Exercise aim —
The lines to copy are those holding the string "default" in the entries below.

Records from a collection
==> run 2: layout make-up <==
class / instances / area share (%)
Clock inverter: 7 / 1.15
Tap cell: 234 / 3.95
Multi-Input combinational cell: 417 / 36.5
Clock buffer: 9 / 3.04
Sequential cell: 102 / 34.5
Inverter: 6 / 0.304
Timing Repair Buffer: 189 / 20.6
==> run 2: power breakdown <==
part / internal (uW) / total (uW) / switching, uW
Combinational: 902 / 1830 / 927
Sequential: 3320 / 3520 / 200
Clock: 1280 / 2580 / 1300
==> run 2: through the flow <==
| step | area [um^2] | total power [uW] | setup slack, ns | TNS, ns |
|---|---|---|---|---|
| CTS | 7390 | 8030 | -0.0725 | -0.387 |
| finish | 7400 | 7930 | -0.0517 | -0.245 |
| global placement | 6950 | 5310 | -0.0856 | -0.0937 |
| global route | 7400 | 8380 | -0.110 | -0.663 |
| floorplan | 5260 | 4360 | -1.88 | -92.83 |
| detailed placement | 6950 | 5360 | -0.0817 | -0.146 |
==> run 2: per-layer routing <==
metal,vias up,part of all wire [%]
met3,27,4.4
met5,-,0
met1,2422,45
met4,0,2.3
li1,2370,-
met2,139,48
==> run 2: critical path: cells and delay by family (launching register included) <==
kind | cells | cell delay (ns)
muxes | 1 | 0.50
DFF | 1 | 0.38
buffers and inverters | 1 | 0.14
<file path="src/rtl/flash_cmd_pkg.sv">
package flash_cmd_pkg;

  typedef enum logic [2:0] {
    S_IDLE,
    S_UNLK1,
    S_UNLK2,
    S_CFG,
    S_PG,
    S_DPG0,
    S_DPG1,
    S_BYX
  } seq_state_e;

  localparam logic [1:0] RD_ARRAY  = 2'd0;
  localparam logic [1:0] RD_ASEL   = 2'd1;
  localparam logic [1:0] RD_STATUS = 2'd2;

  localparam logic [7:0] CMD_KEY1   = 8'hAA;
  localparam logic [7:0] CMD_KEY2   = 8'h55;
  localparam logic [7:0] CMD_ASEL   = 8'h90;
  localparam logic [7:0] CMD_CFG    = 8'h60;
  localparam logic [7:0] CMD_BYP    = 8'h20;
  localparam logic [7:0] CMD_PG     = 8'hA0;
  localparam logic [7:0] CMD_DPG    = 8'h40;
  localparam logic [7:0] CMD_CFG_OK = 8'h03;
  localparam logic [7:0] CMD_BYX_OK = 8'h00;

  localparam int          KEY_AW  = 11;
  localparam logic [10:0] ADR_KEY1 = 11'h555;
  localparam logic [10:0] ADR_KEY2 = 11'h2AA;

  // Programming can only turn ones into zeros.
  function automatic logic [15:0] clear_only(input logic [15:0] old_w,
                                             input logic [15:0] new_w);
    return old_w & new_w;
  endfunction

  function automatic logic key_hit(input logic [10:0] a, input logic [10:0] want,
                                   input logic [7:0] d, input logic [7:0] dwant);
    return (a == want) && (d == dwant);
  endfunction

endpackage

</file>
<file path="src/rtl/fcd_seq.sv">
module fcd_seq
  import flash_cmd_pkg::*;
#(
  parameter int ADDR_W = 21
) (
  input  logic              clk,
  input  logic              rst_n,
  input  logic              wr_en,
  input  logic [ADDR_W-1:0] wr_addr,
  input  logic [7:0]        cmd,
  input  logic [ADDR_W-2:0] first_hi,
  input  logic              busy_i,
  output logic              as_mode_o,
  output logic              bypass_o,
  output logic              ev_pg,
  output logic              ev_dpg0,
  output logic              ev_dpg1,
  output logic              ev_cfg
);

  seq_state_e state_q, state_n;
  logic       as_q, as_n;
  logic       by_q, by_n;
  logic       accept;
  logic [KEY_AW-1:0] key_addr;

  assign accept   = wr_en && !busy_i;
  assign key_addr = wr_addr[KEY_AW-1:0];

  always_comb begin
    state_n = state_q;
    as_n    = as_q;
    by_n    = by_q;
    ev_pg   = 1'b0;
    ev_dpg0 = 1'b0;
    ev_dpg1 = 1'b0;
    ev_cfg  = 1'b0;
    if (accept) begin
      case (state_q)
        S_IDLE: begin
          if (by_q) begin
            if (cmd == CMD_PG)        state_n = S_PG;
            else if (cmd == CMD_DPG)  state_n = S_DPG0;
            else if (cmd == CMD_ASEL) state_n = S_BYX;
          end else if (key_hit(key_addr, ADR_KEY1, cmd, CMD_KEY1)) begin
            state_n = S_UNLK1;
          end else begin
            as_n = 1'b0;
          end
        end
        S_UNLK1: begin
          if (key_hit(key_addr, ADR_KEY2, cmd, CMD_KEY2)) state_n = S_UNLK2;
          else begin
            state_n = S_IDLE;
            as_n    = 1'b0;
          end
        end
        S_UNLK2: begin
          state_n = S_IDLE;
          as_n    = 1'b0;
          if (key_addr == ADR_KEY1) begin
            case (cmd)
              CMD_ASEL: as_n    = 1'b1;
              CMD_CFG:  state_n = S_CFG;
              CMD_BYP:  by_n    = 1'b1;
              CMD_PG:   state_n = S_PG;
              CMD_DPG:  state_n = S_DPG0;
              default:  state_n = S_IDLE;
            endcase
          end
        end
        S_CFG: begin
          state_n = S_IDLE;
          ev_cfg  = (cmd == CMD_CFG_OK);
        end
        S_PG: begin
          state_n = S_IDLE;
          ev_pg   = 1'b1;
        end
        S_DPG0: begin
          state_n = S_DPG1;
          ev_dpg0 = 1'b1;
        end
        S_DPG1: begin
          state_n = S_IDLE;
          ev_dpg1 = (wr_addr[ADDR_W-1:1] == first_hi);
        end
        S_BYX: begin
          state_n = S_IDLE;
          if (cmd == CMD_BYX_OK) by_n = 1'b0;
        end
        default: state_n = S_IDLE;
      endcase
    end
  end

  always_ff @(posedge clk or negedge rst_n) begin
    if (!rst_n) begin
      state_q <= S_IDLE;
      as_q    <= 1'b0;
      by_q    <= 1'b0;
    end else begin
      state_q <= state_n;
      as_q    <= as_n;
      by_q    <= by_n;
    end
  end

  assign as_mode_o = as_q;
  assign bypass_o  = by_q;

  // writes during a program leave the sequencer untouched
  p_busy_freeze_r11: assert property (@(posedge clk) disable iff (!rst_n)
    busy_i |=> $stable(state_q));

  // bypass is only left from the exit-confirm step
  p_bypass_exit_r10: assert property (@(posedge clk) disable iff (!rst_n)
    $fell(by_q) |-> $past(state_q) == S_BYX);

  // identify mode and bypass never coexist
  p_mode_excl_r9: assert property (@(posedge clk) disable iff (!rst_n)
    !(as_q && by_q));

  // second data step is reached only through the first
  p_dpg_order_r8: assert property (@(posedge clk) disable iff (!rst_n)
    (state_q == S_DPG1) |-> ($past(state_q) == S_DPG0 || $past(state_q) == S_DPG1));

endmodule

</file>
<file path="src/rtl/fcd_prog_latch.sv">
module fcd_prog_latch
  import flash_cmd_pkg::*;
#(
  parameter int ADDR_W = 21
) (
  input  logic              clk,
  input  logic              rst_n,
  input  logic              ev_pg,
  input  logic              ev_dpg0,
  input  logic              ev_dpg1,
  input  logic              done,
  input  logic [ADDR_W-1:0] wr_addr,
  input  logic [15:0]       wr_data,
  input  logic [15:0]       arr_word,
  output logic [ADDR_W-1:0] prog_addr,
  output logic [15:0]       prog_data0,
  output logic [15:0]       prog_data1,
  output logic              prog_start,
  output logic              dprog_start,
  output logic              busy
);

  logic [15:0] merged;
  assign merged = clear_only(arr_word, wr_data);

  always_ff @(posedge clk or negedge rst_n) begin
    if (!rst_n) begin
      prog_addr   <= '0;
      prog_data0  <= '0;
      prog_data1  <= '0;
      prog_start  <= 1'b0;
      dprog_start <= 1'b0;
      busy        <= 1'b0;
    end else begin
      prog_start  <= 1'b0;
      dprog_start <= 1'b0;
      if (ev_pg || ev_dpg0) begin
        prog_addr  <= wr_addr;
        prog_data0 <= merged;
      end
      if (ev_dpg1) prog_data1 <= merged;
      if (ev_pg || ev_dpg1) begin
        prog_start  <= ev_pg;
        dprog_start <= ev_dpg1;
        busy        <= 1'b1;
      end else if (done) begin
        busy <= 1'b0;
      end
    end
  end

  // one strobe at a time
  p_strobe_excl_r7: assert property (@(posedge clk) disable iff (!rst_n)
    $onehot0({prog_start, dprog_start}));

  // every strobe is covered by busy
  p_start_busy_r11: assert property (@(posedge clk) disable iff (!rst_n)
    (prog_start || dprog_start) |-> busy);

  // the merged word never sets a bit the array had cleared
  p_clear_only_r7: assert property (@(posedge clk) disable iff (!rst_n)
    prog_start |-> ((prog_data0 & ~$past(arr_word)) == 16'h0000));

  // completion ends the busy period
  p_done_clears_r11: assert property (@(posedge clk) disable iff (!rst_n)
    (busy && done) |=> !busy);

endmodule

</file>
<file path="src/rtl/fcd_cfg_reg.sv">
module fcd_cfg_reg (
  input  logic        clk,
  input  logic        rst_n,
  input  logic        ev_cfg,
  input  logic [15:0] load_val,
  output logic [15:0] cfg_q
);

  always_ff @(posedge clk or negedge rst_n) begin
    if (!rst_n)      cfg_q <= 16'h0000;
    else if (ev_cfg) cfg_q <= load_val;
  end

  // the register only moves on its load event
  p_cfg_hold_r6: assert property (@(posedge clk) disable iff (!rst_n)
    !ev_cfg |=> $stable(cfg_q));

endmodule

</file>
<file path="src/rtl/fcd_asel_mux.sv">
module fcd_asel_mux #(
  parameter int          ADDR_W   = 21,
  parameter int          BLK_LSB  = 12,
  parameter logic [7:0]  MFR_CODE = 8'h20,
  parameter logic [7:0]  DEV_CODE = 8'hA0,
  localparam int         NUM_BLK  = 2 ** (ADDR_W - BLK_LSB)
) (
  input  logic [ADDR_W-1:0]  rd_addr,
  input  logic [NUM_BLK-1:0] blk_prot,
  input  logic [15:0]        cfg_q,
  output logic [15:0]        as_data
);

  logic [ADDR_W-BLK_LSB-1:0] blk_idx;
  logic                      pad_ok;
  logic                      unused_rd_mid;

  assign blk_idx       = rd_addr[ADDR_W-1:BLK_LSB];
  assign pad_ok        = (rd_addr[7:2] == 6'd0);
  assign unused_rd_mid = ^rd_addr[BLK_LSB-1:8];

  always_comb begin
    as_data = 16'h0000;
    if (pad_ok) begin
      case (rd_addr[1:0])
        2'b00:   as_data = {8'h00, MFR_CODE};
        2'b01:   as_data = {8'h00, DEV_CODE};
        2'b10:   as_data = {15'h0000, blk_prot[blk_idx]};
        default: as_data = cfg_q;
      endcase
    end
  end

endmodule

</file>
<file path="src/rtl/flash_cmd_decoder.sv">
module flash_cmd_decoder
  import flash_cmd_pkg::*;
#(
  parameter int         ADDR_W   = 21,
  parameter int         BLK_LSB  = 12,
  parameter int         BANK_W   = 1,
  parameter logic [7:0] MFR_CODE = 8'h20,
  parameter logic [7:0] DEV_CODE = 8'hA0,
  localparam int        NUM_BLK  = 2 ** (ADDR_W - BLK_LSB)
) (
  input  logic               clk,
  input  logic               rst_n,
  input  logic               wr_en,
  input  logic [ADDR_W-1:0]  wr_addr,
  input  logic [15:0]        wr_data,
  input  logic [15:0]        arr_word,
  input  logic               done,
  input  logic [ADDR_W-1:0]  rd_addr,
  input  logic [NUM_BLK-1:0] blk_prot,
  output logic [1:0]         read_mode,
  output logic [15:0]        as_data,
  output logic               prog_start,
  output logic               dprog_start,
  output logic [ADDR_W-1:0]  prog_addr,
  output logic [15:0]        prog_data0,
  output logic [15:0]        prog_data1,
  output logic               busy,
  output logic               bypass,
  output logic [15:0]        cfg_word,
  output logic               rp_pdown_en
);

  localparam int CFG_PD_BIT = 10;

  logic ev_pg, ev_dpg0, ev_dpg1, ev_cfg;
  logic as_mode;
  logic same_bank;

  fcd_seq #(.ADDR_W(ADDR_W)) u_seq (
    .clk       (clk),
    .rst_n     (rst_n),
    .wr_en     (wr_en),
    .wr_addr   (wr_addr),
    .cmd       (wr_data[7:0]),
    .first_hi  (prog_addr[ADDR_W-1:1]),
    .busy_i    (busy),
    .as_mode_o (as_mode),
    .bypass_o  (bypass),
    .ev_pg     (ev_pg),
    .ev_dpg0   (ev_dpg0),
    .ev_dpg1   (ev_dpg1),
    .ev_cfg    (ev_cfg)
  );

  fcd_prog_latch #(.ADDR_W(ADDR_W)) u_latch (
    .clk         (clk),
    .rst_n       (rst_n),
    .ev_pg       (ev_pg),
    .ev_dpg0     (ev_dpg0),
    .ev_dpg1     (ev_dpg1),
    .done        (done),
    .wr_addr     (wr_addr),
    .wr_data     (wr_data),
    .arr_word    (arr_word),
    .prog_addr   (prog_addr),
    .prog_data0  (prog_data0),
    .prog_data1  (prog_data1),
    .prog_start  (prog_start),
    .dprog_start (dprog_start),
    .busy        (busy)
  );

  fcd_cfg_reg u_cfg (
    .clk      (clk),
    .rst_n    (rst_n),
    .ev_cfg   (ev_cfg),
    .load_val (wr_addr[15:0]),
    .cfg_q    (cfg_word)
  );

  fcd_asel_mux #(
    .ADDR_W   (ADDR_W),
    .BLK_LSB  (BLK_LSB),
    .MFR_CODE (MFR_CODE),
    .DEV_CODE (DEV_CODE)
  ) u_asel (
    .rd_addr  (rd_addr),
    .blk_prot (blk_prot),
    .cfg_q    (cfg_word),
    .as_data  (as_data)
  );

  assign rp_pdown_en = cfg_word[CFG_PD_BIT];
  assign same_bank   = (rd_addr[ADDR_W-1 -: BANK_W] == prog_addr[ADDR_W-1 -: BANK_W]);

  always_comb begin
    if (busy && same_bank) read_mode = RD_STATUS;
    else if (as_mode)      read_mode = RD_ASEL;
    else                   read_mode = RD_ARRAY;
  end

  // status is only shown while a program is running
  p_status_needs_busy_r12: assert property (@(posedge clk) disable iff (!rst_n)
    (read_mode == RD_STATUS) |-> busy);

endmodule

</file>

Completed task —
              default:  state_n = S_IDLE;
        default: state_n = S_IDLE;
        default: as_data = cfg_q;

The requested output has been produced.